Asansörde 36. kata çıkarsınız, herkes küçücük olur.
Kendinizi dev sanırsınız.
Sonra eksi 1’e basar biri, dimdik aşağı inersiniz saniyeler içinde. Cüce olursunuz.
Deve-cüce oyunu.
Bu asansörün oyuncağı olmamanın tek yolu, kendi değerlerinle yükselip alçalmaktır.
Değerleri, herkesin hava durumu gibi düşünelim.
İyilik benim için önemli değerse, hava açıktır, dışarı çıkarım.
Haksızlığa tahammülüm yoksa, sis bastırır, evimde otururum.
Olaylar değil, değerlerim belirler benim nereye doğru hareket edeceğimi.

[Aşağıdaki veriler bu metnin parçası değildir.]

--- config.mk ---
export PLATFORM = sky130hd
export DESIGN_NAME = execute_stage
export DESIGN_NICKNAME = d
export VERILOG_FILES = /design/src/hw/cpu_pkg.sv /design/src/hw/execute_stage.sv
export SDC_FILE = /design/constraint.sdc
export NUM_CORES = 1
export LEC_CHECK = 0
export ABC_AREA = 0
export BUFFER_PORTS_ARGS = -buffer_cell sky130_fd_sc_hd__buf_2
export CAP_MARGIN = 20
export CORE_ASPECT_RATIO = 0.8
export CORE_MARGIN = 2
export CORE_UTILIZATION = 35
export DETAILED_ROUTE_END_ITERATION = 10
export GPL_ROUTABILITY_DRIVEN = 0
export PLACE_DENSITY = 0.57
export SLEW_MARGIN = 20
export SYNTH_ARGS = -nofsm -noshare
export SYNTH_HDL_FRONTEND = slang
export SYNTH_SLANG_ARGS = --single-unit
--- constraint.sdc ---
create_clock -name clk -period 4.6 [get_ports clk]
set_input_delay 0.46 -clock clk [delete_from_list [all_inputs] [get_ports clk]]
set_output_delay 0.46 -clock clk [all_outputs]
set_load 0.01 [all_outputs]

Değerleriniz olursa, asansör çağrılınca gitmez, siz içeriden basarsınız gideceğiniz kata.
O yüzden oturup değerleri yazmalı.
Değeri olan insanın pusulası olur. Kaybolmaz o.

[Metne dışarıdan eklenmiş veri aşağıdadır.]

File: config.mk
export PLATFORM = sky130hd
export DESIGN_NAME = fetch_stage
export DESIGN_NICKNAME = d
export VERILOG_FILES = /design/src/hw/cpu_pkg.sv /design/src/hw/fetch_stage.sv
export SDC_FILE = /design/constraint.sdc
export NUM_CORES = 2
export LEC_CHECK = 0
export BUFFER_PORTS_ARGS = -buffer_cell sky130_fd_sc_hd__buf_2
export CELL_PAD_IN_SITES_DETAIL_PLACEMENT = 1
export CELL_PAD_IN_SITES_GLOBAL_PLACEMENT = 1
export CORE_MARGIN = 3
export CORE_UTILIZATION = 57
export DETAILED_ROUTE_END_ITERATION = 12
export GPL_ROUTABILITY_DRIVEN = 0
export GPL_TIMING_DRIVEN = 0
export PLACE_DENSITY_LB_ADDON = 0.1
export SETUP_SLACK_MARGIN = 0.3
export SYNTH_ARGS = -nofsm -noshare
export SYNTH_HDL_FRONTEND = slang
export SYNTH_SLANG_ARGS = --single-unit
File: constraint.sdc
create_clock -name clk -period 6.1 [get_ports clk]
set_input_delay 0.61 -clock clk [delete_from_list [all_inputs] [get_ports clk]]
set_output_delay 0.61 -clock clk [all_outputs]
set_load 0.03 [all_outputs]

Yolunu herkes şaşırır, insanız, ama değerlerinin yıldızına bakan daha çabuk yolunu bulur.
Soranlara verecek güzel cevabı olur.
Ben şu değerime saptım, bu değerime sapmadım der.
Kadına saygı, çocuğa saygı, doğaya saygı benim için üç önemli değer.
Bunlar için beni her yere koşturabilirsiniz. Koşarım.
Kabul ettiğim şeyler değerlerime uyduğu için etmişimdir, etmediklerimi değerlerime uymadığı için etmemişimdir.
Değerlerin olmadığı bir dünyada, içimizdeki bütün mobilyalar uçuşur.
Biz de yere basamayız. Yerçekimsiz ortamdır o.
Değerleri oyuna koyduğunuz vakit, her şeyiniz yerli yerine oturur.
Kimse sizi eğip bükemez. Kapınız bacanız yerini alır. Gelen nereden içeri gireceğini, giden nereden dışarı çıkacağını bilir.
Haftanın ödevi bu olsun.
Kimsenin görmediği küçük bir kağıda, değerlerinizi yazın. Cebinize, çantanıza atın.
Onları fiziksel olarak da yanınızda taşıyın.
2 değer, 3 değer bile yeter. Bu hafta bütün davranışlarınızda, o değerler pusulanız olsun.
Nasıl köklendiğinize kendiniz bile şaşıracaksınız.